[Start of Attachment]
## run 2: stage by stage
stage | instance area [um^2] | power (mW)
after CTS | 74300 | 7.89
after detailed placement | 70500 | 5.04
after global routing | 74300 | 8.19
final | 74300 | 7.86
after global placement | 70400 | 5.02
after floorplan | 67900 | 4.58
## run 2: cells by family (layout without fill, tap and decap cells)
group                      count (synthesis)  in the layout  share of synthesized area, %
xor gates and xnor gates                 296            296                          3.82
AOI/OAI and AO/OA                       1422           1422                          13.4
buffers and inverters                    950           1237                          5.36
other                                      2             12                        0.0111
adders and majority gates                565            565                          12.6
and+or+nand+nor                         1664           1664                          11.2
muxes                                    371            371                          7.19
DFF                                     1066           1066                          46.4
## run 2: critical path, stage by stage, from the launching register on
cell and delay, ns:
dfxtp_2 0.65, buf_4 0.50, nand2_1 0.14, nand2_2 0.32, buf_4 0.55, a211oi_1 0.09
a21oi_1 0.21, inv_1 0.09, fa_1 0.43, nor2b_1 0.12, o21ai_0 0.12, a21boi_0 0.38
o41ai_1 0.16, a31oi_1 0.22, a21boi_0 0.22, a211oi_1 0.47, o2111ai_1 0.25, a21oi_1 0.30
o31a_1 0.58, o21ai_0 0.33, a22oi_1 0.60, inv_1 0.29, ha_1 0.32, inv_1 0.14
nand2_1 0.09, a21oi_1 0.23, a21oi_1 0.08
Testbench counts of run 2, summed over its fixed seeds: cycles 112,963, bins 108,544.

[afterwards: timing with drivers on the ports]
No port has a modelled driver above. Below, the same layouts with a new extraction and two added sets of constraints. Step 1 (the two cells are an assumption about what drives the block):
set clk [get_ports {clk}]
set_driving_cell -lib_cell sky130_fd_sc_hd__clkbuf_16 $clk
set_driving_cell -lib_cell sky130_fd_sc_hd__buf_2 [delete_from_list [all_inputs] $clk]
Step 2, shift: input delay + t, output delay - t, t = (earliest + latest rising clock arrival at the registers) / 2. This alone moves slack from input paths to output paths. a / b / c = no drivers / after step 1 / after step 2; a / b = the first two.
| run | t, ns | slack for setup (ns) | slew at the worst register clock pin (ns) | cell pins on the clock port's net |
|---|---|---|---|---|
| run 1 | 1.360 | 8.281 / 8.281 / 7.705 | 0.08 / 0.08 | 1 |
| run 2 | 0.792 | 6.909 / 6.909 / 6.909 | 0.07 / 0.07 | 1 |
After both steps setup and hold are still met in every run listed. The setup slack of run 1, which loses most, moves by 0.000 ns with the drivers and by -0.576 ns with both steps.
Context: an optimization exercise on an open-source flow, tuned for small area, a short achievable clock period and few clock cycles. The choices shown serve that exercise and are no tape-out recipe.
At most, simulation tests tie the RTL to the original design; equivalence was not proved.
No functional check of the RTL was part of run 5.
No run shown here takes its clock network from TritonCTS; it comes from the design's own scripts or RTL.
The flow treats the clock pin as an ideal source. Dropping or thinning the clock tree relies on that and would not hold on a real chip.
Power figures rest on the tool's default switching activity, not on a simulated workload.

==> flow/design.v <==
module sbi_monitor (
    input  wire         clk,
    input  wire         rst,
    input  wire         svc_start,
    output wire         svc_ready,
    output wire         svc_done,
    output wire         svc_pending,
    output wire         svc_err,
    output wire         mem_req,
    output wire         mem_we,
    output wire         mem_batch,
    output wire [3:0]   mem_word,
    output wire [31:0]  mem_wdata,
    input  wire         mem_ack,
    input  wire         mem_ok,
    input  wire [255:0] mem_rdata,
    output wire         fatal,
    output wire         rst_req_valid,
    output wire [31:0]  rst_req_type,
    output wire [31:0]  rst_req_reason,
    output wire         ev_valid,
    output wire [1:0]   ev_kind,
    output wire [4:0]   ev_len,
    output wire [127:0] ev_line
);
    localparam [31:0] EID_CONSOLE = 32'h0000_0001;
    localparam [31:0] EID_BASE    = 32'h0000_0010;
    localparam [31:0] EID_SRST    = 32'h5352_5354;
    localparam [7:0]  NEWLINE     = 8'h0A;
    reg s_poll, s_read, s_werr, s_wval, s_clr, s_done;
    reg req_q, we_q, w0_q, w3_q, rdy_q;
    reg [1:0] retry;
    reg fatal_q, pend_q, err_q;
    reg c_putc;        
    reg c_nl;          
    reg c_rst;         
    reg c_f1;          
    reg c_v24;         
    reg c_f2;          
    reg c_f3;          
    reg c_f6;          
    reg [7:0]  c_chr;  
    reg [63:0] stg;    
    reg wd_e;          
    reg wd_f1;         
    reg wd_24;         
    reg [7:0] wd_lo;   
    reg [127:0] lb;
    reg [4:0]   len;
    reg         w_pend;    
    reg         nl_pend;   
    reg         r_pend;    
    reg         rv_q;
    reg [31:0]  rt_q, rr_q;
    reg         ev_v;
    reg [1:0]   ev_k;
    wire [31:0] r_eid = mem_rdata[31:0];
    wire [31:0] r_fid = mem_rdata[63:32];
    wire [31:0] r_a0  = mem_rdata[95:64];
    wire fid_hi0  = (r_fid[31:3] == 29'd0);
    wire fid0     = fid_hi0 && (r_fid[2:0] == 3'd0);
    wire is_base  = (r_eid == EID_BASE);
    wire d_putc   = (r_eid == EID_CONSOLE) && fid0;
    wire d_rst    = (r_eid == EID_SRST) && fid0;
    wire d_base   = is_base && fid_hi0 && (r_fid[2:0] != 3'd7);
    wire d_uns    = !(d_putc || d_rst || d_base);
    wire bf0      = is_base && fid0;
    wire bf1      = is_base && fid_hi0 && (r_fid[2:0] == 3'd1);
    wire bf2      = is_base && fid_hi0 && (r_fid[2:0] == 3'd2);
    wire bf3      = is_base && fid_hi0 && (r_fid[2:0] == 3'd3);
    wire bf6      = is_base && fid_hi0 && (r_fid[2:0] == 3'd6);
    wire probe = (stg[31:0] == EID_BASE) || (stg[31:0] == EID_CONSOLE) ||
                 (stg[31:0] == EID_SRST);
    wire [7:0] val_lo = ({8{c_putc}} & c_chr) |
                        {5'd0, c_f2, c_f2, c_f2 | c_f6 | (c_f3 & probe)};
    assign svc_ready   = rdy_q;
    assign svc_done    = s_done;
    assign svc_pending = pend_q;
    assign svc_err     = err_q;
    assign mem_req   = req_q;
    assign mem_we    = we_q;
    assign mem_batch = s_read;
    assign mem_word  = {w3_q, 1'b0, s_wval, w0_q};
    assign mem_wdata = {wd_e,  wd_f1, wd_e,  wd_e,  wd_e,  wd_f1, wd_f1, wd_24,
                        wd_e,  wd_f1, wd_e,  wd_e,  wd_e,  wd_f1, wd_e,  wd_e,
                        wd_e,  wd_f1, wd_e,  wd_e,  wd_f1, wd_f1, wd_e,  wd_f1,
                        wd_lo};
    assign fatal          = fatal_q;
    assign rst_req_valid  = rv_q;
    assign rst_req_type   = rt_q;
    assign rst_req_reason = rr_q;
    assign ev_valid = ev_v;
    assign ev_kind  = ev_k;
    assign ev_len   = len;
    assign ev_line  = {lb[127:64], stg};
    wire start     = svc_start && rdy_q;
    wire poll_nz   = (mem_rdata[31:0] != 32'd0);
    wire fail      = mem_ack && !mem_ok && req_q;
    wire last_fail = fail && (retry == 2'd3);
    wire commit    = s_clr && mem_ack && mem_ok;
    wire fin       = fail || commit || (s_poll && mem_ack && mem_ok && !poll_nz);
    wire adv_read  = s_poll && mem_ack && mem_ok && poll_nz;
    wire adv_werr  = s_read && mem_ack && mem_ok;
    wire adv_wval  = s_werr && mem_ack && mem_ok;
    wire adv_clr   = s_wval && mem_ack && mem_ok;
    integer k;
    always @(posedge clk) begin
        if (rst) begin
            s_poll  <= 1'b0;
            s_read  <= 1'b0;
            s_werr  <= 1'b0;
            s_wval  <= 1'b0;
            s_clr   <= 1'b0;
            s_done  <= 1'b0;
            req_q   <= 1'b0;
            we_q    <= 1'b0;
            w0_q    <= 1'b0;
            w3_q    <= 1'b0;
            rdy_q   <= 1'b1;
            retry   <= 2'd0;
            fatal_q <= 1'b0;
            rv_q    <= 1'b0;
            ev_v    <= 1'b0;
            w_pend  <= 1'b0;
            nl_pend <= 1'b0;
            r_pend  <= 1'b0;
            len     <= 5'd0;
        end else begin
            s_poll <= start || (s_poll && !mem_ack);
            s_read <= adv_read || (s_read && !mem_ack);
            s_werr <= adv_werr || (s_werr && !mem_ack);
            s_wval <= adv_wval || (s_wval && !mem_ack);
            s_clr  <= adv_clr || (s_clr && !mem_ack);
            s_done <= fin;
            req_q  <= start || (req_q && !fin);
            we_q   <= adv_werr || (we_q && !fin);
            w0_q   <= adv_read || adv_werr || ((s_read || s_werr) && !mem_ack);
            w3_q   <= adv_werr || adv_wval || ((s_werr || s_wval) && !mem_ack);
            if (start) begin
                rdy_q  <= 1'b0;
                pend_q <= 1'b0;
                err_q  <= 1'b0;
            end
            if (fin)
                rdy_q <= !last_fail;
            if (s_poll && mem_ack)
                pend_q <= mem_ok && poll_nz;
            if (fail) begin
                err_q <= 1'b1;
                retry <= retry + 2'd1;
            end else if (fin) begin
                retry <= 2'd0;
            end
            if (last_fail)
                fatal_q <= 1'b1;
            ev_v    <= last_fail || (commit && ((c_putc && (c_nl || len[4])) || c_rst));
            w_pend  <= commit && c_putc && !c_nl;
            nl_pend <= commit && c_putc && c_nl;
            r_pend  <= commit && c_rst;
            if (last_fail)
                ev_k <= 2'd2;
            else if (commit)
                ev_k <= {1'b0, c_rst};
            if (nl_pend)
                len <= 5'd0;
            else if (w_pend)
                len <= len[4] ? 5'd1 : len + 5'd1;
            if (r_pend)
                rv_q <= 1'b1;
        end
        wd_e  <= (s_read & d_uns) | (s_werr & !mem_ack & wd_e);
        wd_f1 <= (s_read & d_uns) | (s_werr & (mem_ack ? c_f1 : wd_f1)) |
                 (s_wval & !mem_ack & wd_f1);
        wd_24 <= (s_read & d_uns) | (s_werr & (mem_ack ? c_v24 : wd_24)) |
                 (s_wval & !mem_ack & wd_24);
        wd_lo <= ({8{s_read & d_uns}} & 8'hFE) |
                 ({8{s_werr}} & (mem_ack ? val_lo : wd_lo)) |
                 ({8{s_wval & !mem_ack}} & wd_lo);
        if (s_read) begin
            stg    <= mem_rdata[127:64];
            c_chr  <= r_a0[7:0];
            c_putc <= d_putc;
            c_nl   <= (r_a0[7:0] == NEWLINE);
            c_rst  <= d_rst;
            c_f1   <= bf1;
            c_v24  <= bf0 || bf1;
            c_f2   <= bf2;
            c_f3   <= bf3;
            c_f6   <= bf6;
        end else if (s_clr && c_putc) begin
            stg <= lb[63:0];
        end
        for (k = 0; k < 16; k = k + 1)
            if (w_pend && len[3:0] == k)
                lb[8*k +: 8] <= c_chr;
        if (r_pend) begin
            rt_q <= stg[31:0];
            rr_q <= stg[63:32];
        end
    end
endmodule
[End of Attachment]
[Start of Attachment]
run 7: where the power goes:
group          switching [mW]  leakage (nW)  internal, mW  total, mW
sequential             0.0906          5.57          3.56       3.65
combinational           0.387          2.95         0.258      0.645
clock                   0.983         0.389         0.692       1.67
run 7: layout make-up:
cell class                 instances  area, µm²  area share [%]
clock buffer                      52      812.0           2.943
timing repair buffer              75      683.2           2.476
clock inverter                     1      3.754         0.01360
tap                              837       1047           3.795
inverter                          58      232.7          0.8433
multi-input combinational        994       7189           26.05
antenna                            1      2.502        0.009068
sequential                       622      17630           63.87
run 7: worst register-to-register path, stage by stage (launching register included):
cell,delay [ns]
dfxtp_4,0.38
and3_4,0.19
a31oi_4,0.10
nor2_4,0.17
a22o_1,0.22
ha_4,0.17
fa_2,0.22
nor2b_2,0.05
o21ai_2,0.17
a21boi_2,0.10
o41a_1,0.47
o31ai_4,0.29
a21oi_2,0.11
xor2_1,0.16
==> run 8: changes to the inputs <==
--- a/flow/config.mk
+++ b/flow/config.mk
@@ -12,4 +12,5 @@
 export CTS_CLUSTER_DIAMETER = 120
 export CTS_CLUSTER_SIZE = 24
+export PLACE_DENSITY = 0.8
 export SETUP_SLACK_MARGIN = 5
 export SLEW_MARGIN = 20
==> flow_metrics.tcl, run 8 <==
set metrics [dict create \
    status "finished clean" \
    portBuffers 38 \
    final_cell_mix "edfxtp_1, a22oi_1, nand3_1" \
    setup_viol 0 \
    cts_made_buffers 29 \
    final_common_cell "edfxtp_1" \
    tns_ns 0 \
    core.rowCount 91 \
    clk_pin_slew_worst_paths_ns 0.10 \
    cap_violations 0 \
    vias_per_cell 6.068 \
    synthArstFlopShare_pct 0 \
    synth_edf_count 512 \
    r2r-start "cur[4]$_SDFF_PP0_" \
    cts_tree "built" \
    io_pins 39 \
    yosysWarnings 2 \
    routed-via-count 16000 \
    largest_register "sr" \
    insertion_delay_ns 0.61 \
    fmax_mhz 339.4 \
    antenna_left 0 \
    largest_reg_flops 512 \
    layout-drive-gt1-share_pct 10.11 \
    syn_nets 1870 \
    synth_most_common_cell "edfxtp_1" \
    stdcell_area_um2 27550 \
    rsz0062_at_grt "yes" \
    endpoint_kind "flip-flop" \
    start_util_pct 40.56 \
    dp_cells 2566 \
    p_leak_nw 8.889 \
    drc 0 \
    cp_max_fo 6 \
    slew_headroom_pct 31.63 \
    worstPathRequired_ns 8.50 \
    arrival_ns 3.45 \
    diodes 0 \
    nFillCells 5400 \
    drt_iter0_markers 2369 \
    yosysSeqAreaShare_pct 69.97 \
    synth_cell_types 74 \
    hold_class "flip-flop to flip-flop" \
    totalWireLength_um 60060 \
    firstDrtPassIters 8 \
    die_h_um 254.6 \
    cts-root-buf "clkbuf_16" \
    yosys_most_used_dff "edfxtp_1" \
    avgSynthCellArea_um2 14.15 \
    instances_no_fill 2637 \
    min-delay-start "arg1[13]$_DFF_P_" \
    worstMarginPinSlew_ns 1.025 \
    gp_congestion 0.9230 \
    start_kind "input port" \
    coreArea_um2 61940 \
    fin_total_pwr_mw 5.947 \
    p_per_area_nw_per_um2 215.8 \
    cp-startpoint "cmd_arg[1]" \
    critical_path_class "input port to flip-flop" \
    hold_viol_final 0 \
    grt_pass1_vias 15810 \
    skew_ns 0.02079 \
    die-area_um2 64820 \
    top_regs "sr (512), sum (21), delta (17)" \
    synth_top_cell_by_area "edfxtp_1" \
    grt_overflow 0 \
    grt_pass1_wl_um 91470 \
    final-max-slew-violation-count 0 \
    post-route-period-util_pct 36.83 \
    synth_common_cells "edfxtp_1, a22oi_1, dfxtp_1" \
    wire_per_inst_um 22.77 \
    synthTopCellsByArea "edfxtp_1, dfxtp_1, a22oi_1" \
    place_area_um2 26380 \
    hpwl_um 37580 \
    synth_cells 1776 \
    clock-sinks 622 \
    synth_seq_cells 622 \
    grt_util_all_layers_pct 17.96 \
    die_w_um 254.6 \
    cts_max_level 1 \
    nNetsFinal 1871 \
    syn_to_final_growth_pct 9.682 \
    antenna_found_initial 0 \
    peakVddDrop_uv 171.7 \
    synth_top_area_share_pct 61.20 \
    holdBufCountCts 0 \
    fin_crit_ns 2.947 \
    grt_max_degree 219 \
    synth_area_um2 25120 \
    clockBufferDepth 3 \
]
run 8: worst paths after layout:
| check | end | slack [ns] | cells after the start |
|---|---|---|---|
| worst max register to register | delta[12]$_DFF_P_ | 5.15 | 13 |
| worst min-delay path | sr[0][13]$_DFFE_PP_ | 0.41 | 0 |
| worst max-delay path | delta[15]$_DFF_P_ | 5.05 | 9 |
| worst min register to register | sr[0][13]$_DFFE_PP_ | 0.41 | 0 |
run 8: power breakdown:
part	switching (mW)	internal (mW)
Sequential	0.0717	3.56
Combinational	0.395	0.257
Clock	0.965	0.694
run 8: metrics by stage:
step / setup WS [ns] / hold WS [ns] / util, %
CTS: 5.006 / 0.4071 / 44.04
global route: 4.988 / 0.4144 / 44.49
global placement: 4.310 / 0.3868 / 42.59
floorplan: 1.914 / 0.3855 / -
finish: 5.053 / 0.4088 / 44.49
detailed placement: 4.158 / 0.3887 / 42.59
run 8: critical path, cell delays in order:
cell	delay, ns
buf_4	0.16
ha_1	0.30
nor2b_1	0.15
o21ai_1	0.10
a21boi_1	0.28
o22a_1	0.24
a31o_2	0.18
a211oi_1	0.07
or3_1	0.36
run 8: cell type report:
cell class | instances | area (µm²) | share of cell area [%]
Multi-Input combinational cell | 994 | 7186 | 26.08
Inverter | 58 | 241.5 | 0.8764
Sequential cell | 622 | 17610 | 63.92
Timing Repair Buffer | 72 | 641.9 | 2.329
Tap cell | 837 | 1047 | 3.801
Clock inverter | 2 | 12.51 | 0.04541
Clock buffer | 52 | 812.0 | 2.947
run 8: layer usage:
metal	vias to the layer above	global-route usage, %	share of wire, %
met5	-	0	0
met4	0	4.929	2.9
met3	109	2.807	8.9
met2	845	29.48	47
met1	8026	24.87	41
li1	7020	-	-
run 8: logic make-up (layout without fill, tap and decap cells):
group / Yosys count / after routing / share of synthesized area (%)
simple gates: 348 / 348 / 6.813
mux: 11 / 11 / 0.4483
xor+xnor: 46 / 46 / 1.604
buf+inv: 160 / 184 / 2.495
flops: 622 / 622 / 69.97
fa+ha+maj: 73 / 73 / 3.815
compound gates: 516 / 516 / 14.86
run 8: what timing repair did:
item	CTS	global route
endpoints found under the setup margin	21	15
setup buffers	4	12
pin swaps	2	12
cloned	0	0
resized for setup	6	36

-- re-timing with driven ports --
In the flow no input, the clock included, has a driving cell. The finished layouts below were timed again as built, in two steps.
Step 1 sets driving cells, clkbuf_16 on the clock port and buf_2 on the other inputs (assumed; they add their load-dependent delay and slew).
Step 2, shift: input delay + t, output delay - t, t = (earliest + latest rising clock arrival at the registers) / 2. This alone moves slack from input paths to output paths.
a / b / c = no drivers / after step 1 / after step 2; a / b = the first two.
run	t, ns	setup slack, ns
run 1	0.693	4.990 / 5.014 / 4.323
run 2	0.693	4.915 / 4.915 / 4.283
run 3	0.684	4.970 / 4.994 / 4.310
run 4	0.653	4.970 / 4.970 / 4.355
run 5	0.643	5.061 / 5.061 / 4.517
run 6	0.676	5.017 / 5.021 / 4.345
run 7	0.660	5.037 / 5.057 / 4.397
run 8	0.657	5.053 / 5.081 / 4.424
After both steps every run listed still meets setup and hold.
[End of Attachment]
**Work task:** Once you reach the line with "## run 2: stage by stage" in the data above, copy it and every line after it exactly, up to and including the line with "synthesized area, %".

**The answer:**
## run 2: stage by stage
stage | instance area [um^2] | power (mW)
after CTS | 74300 | 7.89
after detailed placement | 70500 | 5.04
after global routing | 74300 | 8.19
final | 74300 | 7.86
after global placement | 70400 | 5.02
after floorplan | 67900 | 4.58
## run 2: cells by family (layout without fill, tap and decap cells)
group                      count (synthesis)  in the layout  share of synthesized area, %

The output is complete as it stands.